┌──

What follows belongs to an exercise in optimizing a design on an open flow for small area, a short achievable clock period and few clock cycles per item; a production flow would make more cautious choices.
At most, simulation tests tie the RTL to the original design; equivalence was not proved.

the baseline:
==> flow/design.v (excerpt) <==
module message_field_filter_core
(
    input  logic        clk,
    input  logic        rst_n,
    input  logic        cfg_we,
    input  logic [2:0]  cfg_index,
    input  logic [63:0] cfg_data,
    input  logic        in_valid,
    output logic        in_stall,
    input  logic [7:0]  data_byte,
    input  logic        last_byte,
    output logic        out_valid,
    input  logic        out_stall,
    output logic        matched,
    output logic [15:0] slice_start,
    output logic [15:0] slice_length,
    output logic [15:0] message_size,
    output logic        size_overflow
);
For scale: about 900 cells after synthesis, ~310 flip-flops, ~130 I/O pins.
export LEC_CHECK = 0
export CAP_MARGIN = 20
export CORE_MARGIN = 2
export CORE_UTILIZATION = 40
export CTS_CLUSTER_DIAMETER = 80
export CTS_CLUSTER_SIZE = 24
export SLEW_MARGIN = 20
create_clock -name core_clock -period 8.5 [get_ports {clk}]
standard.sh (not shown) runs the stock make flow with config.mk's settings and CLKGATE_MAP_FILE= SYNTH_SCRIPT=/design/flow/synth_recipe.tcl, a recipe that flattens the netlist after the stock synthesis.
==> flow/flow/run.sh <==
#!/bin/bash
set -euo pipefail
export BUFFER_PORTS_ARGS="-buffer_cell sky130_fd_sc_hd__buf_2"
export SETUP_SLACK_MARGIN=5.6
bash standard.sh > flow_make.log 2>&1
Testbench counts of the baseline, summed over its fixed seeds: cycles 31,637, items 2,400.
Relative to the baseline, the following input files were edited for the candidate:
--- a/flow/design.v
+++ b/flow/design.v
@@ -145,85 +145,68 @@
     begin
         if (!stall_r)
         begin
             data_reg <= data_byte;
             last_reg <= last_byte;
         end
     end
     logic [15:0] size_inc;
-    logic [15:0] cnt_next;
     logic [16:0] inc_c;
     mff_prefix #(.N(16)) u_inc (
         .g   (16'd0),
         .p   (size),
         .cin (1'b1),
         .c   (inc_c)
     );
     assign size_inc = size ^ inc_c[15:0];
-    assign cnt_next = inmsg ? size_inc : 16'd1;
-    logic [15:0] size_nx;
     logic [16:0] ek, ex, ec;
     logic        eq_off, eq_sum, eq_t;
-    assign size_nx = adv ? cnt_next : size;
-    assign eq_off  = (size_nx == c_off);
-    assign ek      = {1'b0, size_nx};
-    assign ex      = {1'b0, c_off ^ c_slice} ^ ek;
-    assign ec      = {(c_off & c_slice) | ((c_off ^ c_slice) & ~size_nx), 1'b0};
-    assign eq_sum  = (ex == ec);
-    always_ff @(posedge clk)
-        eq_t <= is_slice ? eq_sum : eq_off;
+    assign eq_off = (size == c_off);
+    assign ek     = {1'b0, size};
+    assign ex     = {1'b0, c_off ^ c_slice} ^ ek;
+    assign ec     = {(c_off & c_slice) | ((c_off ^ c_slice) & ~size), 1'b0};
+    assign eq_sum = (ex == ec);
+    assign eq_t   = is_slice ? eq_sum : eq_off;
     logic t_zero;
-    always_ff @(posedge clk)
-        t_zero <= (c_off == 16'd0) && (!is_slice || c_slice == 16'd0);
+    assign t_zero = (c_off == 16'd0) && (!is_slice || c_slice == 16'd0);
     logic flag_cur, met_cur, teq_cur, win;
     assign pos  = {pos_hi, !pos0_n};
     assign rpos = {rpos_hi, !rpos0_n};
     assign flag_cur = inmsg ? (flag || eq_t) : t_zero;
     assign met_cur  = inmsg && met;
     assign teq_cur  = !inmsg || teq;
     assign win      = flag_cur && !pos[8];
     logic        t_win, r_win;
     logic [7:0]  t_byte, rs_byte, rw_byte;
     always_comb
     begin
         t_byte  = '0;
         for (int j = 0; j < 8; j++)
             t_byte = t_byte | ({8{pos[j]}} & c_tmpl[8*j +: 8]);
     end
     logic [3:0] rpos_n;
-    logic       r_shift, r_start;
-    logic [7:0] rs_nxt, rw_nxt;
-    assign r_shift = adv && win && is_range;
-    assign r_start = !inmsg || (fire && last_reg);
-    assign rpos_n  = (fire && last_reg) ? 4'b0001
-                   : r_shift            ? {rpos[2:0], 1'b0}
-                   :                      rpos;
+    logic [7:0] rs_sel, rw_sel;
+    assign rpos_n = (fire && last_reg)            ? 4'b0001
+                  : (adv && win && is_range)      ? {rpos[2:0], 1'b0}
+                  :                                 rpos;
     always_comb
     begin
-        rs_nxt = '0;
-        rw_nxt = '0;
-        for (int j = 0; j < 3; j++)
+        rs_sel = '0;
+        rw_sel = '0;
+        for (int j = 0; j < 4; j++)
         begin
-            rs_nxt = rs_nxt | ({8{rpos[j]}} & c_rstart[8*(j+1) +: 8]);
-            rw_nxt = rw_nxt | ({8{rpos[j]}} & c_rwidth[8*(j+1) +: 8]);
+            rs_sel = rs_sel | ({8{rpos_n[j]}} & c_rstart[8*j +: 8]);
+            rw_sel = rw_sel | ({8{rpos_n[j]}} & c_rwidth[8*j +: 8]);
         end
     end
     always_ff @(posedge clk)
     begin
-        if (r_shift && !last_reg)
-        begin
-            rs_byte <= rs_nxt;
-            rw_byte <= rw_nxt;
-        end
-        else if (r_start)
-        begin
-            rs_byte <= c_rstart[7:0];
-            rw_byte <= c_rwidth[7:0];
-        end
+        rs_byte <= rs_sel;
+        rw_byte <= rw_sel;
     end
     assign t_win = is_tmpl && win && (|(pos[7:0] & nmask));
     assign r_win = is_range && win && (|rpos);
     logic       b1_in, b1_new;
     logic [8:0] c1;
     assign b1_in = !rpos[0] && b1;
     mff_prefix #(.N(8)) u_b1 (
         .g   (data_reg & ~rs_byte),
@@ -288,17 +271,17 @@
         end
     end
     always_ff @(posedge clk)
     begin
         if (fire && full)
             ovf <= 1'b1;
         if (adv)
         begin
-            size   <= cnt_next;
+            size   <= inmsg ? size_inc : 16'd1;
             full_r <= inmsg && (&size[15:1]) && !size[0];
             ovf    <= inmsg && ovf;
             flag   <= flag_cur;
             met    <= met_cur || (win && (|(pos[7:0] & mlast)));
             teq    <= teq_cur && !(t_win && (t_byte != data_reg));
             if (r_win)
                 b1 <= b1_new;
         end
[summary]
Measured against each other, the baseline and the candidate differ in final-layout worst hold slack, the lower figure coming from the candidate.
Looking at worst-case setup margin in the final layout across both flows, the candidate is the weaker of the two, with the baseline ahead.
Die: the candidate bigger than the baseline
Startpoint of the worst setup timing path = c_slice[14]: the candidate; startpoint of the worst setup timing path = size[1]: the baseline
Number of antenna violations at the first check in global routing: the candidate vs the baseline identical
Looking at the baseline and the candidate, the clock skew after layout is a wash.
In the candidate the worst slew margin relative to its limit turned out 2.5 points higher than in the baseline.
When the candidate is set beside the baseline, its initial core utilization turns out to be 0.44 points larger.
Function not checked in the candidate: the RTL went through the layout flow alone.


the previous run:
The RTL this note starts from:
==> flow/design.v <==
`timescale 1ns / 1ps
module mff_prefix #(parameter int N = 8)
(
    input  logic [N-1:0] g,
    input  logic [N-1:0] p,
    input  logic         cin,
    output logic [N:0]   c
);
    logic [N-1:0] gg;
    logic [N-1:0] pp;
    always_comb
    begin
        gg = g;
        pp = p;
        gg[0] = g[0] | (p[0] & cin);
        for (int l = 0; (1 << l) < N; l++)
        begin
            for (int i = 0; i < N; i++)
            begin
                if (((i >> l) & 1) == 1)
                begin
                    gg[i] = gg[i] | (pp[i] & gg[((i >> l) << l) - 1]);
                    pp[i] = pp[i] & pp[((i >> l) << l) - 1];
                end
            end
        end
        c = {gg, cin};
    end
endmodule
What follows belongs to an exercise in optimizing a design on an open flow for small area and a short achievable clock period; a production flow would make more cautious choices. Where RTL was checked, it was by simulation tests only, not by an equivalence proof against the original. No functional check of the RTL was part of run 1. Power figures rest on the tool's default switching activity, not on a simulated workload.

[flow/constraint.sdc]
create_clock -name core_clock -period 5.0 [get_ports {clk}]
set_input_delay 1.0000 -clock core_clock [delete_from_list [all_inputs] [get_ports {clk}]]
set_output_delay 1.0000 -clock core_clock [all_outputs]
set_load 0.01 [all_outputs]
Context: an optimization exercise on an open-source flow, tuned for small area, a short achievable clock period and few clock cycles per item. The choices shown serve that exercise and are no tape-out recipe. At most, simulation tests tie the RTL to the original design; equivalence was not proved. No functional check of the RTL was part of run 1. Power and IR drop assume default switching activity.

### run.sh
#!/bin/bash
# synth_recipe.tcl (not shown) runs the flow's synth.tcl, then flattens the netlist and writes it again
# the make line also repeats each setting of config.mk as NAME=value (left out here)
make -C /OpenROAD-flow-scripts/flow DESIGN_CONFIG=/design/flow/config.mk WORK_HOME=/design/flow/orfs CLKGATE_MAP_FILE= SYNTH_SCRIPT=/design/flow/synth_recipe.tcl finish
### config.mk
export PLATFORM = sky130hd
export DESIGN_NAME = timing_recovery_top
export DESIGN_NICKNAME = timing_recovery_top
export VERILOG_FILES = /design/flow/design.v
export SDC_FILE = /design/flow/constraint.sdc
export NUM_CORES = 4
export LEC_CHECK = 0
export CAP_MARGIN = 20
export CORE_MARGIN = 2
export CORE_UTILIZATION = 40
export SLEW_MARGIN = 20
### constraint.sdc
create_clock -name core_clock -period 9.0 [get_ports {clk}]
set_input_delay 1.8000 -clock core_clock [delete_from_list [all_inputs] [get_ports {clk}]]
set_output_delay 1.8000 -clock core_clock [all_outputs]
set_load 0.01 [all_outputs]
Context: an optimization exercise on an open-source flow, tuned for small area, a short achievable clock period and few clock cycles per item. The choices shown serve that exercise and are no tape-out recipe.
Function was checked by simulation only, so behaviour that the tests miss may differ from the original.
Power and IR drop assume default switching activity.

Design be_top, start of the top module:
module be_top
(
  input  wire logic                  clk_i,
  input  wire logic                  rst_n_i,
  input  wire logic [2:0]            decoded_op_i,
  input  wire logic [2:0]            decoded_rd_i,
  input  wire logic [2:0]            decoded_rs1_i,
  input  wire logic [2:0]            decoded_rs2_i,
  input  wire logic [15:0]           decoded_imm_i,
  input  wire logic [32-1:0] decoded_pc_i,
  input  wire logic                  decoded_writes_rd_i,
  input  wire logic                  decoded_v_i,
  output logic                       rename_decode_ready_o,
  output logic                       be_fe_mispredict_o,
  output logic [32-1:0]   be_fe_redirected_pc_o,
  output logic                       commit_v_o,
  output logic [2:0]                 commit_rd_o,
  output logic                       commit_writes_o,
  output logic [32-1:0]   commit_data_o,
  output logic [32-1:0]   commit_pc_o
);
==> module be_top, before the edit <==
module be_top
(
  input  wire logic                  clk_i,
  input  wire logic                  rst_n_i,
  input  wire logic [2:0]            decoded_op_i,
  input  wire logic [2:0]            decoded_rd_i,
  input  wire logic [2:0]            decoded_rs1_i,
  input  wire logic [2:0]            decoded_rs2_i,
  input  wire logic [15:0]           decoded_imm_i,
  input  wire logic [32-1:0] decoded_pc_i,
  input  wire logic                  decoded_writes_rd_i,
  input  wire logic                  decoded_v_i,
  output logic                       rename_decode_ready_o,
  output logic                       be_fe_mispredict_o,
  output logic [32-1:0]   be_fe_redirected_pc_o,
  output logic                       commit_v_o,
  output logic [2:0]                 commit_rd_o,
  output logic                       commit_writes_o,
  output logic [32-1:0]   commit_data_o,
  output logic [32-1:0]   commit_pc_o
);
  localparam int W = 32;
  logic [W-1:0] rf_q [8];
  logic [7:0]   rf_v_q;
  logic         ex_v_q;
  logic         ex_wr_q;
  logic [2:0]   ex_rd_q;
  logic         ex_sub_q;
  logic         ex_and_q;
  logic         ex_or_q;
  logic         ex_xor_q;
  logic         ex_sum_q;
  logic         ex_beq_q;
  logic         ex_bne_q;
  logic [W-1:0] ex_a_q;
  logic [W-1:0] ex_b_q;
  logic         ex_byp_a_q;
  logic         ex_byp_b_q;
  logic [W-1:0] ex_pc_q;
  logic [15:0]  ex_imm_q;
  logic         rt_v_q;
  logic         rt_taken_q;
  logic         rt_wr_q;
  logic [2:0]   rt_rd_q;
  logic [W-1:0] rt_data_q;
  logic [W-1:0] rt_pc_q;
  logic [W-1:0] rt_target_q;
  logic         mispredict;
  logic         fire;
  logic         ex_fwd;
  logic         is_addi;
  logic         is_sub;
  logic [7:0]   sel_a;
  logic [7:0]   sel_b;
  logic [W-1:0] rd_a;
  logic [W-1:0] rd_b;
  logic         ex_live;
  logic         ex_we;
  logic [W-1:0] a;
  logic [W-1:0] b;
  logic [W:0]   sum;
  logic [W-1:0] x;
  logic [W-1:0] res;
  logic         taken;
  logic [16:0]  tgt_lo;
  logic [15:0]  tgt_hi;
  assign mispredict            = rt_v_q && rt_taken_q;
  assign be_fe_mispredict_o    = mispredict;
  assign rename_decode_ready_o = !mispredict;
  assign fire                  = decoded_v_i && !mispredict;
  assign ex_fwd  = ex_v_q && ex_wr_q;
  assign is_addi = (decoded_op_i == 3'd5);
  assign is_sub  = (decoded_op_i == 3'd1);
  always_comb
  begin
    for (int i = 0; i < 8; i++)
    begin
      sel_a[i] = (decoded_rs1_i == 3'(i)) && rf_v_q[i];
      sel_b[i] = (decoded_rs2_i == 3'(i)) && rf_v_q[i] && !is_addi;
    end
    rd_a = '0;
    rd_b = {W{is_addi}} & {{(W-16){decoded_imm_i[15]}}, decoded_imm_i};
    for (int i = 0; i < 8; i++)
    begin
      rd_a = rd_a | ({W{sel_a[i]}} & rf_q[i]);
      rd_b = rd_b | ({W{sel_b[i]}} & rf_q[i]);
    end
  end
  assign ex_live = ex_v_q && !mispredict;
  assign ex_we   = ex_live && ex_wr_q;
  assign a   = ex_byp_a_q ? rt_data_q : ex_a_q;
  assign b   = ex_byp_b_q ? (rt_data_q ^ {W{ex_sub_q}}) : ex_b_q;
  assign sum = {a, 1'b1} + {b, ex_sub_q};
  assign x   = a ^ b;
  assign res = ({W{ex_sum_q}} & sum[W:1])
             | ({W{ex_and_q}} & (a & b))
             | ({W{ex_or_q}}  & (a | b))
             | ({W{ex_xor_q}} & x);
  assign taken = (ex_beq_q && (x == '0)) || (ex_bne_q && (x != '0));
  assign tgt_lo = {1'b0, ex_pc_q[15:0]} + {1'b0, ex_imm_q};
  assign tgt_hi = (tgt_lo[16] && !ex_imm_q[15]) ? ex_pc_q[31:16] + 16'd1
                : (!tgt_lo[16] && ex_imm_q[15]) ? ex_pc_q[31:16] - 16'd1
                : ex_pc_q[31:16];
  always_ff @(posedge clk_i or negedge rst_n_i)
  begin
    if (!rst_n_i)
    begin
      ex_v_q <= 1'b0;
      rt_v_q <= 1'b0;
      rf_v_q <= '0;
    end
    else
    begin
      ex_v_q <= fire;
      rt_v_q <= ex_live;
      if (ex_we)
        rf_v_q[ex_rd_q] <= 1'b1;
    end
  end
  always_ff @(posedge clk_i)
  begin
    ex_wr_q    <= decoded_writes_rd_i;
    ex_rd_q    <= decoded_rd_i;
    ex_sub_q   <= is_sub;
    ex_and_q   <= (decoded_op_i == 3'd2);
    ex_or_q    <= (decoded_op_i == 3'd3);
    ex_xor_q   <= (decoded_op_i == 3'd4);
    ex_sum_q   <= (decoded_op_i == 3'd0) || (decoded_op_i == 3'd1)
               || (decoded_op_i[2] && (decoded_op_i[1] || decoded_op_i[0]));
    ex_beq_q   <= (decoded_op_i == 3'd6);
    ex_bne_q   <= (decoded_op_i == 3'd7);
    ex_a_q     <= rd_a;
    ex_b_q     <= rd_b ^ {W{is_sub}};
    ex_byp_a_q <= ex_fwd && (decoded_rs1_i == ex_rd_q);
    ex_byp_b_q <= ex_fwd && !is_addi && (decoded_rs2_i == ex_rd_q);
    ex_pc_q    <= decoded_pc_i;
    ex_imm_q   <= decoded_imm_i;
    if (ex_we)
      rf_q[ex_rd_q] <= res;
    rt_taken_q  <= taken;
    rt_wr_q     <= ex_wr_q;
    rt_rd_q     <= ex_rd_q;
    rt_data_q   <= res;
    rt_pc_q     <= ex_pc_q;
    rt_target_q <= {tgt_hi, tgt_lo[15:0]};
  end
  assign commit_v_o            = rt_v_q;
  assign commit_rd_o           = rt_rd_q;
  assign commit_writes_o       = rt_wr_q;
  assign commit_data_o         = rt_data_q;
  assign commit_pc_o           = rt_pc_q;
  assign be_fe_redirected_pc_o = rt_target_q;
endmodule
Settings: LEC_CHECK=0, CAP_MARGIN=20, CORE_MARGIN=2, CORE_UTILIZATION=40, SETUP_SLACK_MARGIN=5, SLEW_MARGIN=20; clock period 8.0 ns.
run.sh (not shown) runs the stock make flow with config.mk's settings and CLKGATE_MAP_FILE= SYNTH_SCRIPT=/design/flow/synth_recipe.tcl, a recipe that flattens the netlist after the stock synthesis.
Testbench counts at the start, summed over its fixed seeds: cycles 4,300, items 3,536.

└──

Apply a filter for "Testbench" to the entries and show each line that passes.

Testbench counts of the baseline, summed over its fixed seeds: cycles 31,637, items 2,400.
Testbench counts at the start, summed over its fixed seeds: cycles 4,300, items 3,536.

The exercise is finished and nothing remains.